[[ Excerpted data open ]]

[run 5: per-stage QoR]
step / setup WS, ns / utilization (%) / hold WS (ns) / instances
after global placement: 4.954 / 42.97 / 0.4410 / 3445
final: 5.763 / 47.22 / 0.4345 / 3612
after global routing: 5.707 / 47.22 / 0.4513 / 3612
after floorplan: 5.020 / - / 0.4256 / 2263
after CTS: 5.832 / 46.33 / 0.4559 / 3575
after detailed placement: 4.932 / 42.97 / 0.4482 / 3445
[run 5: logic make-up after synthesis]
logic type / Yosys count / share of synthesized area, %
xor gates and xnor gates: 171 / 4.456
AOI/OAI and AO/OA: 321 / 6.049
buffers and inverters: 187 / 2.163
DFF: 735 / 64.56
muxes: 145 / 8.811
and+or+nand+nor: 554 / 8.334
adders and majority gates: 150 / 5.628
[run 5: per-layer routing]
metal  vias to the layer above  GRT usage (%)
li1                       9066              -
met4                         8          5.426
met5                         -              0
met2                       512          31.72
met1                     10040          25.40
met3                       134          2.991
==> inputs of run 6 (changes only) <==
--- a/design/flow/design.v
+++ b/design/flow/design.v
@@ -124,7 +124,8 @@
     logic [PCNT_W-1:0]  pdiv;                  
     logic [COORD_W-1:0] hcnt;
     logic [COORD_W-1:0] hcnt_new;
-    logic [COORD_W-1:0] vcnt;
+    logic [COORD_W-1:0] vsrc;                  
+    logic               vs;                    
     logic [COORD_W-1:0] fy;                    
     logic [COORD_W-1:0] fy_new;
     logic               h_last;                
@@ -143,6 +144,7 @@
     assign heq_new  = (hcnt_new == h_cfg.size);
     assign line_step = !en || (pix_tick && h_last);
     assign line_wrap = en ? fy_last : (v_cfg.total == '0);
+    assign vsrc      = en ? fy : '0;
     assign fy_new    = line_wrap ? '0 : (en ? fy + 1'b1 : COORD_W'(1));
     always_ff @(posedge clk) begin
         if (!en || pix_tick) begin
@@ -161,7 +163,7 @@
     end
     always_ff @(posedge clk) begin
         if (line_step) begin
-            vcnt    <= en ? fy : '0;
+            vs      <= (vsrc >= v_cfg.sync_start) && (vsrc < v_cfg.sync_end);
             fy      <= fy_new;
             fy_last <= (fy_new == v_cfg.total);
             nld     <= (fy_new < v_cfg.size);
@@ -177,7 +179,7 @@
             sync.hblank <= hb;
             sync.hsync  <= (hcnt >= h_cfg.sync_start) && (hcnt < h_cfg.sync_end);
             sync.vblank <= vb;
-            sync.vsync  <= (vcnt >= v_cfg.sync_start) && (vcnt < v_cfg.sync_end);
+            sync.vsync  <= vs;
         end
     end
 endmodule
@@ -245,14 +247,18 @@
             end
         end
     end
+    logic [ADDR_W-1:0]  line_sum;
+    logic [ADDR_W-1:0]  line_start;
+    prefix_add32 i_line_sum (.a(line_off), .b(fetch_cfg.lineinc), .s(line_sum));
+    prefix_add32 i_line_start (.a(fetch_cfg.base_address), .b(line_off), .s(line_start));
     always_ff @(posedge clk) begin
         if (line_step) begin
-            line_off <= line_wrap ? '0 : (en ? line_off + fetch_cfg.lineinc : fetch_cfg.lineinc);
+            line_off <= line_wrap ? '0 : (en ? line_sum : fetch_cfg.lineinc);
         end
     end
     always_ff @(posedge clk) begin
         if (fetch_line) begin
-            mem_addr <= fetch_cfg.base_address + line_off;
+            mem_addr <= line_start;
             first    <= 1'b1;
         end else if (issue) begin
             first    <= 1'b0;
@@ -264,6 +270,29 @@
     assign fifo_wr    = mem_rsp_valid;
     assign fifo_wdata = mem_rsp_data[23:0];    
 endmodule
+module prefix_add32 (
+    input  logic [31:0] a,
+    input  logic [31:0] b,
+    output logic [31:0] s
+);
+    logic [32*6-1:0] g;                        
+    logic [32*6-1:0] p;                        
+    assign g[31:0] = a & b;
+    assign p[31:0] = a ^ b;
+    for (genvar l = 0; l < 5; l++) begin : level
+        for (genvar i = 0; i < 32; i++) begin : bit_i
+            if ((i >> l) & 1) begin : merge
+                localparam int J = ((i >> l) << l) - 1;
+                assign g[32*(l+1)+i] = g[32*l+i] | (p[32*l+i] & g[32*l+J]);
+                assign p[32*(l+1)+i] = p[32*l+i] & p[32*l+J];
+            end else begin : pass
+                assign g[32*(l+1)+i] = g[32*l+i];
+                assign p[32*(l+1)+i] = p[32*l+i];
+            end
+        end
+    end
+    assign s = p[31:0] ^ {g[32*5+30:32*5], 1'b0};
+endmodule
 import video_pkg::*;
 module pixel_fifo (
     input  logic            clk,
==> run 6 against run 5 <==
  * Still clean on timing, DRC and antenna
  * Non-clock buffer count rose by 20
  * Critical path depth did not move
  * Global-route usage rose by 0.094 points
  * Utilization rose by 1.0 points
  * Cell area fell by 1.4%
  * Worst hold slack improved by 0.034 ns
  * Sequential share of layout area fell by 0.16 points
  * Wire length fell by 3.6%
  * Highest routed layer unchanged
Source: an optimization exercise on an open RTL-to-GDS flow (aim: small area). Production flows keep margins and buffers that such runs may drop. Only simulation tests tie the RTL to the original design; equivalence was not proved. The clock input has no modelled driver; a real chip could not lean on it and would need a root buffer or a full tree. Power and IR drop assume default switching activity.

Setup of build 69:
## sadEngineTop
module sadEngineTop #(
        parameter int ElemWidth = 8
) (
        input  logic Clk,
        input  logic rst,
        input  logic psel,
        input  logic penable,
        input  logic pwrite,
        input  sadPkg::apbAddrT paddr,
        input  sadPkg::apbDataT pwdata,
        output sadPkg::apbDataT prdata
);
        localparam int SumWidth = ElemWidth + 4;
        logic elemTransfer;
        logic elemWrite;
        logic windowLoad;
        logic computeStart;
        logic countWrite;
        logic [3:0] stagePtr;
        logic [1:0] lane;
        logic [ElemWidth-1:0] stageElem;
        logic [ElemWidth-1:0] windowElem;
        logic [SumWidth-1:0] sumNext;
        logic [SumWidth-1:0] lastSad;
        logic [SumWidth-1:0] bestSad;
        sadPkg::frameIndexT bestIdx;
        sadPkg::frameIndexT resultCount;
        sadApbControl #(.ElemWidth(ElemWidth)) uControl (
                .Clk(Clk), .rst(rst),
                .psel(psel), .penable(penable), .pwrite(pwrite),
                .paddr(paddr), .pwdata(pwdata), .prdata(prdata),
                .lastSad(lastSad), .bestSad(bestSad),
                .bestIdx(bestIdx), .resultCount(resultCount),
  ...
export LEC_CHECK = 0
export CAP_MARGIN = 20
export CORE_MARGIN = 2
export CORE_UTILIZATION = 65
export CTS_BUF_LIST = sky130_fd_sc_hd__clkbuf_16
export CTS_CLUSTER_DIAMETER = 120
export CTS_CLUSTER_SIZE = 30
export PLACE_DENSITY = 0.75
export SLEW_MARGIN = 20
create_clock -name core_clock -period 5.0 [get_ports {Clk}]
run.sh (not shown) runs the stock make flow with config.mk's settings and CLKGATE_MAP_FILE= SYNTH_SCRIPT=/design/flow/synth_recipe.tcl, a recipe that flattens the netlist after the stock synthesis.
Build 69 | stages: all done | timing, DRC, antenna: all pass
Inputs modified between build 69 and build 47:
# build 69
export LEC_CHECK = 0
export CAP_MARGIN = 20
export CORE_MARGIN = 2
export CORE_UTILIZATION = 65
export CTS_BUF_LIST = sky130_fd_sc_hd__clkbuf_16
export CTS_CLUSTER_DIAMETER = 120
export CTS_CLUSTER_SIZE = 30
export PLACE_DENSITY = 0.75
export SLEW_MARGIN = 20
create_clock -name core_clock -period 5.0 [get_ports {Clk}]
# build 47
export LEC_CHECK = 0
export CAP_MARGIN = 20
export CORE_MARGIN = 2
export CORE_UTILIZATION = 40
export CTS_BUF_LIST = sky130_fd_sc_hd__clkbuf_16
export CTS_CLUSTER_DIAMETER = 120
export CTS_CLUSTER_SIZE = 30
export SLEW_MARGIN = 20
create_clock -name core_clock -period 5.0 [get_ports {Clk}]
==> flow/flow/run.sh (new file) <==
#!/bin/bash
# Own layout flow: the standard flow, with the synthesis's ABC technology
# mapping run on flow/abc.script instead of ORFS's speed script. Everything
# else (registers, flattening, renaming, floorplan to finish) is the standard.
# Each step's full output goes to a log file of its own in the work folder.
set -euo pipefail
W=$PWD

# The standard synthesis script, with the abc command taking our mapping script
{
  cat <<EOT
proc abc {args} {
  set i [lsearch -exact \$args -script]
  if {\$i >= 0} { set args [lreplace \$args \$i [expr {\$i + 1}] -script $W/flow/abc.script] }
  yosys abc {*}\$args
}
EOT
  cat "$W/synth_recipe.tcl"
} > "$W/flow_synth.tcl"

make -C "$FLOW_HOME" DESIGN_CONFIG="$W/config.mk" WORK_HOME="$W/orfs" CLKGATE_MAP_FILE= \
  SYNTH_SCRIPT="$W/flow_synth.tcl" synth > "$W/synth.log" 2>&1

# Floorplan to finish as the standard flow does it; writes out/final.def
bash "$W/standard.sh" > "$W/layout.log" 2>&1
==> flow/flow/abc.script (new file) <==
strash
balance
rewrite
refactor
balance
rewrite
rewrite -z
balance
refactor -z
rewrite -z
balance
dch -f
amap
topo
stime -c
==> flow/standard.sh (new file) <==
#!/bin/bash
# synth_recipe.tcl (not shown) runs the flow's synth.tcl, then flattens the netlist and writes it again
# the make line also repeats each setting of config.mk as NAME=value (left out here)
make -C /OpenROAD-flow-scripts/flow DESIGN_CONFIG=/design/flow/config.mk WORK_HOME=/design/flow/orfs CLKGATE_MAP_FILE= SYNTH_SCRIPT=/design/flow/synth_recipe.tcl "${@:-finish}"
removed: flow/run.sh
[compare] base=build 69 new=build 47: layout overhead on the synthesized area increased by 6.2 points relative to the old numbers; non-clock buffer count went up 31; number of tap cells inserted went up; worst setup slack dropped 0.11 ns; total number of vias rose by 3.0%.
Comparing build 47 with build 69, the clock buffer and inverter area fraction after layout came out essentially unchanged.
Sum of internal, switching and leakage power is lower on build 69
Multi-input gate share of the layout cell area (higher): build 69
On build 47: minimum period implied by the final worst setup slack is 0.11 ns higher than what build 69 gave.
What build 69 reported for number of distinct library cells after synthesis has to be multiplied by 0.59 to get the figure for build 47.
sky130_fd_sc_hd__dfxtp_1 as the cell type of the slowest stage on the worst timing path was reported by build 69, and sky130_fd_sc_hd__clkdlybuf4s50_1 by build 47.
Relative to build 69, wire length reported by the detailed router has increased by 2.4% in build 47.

[[ Excerpted data closed ]]
[[ Excerpted data open ]]

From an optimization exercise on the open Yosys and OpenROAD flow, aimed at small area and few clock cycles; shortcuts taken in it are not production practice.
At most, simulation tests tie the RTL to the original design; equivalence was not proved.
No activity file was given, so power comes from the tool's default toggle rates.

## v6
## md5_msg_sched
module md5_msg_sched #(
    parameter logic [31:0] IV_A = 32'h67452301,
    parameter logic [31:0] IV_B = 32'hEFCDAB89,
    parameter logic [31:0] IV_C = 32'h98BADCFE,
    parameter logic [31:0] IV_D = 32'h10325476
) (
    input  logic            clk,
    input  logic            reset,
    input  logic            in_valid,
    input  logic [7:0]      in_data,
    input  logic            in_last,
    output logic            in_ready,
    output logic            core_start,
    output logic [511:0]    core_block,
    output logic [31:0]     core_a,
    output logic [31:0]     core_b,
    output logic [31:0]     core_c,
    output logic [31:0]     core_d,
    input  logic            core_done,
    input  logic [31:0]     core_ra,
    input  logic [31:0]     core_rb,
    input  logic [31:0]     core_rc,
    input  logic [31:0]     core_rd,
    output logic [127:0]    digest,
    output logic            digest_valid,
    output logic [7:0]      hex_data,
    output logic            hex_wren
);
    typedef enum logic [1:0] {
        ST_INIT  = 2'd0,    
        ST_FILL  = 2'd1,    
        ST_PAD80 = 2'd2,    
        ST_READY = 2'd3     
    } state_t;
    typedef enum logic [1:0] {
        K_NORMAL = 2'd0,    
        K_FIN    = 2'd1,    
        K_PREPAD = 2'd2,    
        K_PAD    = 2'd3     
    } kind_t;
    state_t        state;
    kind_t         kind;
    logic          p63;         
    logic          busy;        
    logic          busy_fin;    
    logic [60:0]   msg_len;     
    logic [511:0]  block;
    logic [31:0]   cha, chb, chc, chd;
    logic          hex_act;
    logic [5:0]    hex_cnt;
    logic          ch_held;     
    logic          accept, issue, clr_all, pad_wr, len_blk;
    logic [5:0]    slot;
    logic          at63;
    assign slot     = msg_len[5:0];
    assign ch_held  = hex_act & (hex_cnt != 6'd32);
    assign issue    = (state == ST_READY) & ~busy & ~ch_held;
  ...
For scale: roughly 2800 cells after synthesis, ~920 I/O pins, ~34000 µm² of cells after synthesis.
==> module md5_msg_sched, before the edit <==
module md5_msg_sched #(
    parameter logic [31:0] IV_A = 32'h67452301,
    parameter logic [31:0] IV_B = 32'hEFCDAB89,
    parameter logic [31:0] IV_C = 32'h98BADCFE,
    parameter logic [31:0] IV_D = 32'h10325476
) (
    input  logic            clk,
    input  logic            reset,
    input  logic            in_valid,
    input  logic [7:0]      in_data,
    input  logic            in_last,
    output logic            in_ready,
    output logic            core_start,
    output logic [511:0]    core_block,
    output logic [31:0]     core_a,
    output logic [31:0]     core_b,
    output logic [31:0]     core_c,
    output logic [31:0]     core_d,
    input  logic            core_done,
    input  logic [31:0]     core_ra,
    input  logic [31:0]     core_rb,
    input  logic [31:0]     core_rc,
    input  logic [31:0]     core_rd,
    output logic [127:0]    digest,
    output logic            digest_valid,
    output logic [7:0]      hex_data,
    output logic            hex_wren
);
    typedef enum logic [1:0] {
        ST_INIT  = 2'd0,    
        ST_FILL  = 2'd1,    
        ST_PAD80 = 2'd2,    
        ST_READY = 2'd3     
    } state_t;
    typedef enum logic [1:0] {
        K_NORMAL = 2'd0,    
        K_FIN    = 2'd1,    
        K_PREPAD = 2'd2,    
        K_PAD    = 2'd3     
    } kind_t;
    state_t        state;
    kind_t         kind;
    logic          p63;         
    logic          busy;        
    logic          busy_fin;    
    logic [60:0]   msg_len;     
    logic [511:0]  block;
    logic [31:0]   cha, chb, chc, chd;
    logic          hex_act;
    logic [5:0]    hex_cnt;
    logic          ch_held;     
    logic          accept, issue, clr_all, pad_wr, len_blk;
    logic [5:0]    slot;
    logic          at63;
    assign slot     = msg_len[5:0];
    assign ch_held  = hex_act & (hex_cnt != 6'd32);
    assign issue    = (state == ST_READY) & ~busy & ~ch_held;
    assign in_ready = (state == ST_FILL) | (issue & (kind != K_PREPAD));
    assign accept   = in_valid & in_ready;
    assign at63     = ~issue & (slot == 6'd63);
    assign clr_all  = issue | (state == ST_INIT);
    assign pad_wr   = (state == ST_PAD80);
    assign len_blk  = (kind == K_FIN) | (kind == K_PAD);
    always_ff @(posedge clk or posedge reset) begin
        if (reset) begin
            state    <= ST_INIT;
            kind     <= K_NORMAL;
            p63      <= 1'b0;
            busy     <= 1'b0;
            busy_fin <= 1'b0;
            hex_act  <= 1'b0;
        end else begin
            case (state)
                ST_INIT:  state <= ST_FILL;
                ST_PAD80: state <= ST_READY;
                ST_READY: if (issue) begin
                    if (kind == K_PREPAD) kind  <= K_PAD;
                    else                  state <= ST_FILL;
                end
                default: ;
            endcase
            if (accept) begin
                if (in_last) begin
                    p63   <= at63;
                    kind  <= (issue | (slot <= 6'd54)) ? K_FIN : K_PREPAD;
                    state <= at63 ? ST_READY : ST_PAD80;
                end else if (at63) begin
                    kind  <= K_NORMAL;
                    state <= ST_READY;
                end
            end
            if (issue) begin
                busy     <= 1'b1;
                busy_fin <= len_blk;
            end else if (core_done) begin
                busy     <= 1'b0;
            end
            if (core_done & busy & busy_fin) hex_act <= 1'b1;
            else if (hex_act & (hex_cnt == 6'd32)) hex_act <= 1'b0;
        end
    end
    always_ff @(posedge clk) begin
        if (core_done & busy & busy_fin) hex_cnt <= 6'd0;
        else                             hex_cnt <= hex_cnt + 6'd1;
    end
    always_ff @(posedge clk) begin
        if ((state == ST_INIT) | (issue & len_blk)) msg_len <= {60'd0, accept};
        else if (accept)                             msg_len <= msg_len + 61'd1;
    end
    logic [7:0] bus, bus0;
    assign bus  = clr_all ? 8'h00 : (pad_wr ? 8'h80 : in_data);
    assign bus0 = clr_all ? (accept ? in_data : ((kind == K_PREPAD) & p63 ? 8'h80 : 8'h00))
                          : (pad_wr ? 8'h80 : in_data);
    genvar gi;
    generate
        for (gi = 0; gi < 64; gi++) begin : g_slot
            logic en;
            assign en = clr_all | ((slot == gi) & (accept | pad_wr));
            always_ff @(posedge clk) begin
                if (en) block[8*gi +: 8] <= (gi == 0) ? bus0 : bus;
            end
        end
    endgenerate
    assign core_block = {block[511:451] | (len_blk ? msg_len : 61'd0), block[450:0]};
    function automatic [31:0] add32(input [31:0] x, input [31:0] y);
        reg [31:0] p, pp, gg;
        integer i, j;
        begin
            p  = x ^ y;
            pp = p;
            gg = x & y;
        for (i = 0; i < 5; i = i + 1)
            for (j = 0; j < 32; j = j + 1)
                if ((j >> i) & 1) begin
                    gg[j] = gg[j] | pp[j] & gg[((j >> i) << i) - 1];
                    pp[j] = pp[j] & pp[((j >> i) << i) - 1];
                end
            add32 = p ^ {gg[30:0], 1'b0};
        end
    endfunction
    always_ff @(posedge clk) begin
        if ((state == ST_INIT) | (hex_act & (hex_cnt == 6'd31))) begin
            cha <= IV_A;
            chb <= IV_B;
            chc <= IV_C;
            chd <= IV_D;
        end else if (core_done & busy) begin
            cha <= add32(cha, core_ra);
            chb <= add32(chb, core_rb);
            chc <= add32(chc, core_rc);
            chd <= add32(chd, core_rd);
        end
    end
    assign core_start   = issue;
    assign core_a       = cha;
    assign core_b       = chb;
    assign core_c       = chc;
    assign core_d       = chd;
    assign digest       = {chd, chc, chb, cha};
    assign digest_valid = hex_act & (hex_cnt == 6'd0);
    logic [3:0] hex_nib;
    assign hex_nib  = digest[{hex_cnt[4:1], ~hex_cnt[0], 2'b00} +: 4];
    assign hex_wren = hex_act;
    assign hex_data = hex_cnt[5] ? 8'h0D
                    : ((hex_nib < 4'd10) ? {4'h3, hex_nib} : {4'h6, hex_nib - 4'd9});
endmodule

[[ Excerpted data closed ]]

• _Work request_:
Please output the lines of the listing above that fall in the stretch from the one with "import video_pkg::*;" through the one with "fell by 3.6%", exactly and only those.

• _Exercise result_:
 import video_pkg::*;
 module pixel_fifo (
     input  logic            clk,
==> run 6 against run 5 <==
  * Still clean on timing, DRC and antenna
  * Non-clock buffer count rose by 20
  * Critical path depth did not move
  * Global-route usage rose by 0.094 points
  * Utilization rose by 1.0 points
  * Cell area fell by 1.4%
  * Worst hold slack improved by 0.034 ns
  * Sequential share of layout area fell by 0.16 points
  * Wire length fell by 3.6%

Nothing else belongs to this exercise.